-- Exercise materials follows --

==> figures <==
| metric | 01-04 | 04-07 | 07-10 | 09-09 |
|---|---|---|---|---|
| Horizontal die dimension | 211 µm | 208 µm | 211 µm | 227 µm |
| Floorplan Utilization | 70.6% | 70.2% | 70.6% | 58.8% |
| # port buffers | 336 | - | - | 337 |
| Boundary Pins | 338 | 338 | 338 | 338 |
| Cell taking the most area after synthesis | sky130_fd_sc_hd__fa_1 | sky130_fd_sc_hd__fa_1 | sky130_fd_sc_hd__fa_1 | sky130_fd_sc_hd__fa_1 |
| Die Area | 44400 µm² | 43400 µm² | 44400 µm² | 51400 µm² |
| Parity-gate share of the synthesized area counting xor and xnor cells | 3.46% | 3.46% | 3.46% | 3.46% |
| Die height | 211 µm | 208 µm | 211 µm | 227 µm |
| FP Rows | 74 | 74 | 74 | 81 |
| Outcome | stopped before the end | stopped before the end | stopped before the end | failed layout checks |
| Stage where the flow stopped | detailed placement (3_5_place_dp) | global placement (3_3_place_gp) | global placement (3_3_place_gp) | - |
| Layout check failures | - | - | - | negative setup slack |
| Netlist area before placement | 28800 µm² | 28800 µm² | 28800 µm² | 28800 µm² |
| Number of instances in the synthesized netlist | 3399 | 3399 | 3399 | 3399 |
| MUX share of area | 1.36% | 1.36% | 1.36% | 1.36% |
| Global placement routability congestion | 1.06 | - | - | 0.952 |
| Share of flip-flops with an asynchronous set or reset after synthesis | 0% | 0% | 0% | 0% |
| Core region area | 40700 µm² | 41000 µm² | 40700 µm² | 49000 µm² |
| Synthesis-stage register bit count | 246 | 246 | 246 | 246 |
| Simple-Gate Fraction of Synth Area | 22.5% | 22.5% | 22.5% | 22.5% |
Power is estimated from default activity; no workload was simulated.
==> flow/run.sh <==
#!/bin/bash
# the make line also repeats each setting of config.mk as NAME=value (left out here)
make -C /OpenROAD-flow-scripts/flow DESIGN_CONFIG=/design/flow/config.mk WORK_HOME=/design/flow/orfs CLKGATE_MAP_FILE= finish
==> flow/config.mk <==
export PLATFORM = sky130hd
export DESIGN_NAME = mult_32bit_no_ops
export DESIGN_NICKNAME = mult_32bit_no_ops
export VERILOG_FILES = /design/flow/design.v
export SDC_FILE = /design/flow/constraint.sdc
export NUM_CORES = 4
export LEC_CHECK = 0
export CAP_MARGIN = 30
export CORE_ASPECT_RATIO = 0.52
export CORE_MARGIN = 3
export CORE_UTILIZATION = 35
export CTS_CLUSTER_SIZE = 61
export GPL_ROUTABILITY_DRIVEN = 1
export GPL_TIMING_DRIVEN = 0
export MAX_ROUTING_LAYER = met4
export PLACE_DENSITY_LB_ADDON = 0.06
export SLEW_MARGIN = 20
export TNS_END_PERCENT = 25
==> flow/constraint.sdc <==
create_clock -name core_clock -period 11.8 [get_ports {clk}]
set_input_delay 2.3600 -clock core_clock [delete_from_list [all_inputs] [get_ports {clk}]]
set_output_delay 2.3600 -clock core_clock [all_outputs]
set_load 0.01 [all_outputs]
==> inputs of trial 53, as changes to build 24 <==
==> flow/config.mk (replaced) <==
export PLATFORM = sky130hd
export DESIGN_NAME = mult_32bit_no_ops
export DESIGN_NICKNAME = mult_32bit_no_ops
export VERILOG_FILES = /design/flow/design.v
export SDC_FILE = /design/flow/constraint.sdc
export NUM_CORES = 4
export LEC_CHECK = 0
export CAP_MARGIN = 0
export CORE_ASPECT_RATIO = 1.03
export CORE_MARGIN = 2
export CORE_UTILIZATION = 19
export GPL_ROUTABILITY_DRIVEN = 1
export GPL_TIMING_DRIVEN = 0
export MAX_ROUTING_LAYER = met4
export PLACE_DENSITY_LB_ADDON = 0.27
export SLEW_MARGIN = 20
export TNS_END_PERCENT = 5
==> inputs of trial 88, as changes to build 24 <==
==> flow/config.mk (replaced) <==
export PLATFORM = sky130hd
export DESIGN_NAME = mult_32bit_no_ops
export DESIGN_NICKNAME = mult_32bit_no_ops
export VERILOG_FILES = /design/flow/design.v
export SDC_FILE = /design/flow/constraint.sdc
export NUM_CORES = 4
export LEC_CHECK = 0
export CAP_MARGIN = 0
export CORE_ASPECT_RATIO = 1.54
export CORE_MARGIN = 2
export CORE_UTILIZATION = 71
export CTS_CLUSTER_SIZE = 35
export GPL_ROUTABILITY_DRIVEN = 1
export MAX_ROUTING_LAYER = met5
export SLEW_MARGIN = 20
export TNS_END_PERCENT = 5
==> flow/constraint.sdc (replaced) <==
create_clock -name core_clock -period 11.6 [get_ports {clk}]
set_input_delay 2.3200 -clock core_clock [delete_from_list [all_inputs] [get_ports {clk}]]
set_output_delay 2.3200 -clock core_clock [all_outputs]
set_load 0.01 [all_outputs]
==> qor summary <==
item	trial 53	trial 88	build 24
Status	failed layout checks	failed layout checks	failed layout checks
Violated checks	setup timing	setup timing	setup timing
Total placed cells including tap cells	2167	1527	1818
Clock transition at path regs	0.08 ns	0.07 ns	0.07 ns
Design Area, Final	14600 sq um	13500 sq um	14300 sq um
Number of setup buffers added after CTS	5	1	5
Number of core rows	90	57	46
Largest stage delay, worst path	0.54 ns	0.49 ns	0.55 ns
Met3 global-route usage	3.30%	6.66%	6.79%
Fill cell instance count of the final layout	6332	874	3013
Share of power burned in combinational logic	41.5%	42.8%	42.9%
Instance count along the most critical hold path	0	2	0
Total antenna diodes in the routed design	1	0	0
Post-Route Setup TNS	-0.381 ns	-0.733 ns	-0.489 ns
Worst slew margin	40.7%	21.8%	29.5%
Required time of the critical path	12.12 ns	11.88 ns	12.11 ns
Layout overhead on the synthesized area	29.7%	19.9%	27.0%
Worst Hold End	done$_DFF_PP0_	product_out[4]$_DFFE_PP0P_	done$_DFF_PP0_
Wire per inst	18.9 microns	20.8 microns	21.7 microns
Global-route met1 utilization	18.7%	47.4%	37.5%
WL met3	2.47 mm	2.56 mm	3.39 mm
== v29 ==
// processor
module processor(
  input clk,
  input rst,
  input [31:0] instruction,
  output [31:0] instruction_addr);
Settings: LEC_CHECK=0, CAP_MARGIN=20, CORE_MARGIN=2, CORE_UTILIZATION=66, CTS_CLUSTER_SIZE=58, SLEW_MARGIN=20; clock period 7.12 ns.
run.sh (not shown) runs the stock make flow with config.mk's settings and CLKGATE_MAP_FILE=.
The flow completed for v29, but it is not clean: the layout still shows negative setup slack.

-- Exercise materials concluded --

* [Aim of the task] Above are some lines. Repeat exactly, and only, those from the line that has "export CTS_CLUSTER_SIZE = 35" through the line that has "create_clock -name core_clock -period 11.6".

* [Answer for this exercise]
export CTS_CLUSTER_SIZE = 35
export GPL_ROUTABILITY_DRIVEN = 1
export MAX_ROUTING_LAYER = met5
export SLEW_MARGIN = 20
export TNS_END_PERCENT = 5
==> flow/constraint.sdc (replaced) <==
create_clock -name core_clock -period 11.6 [get_ports {clk}]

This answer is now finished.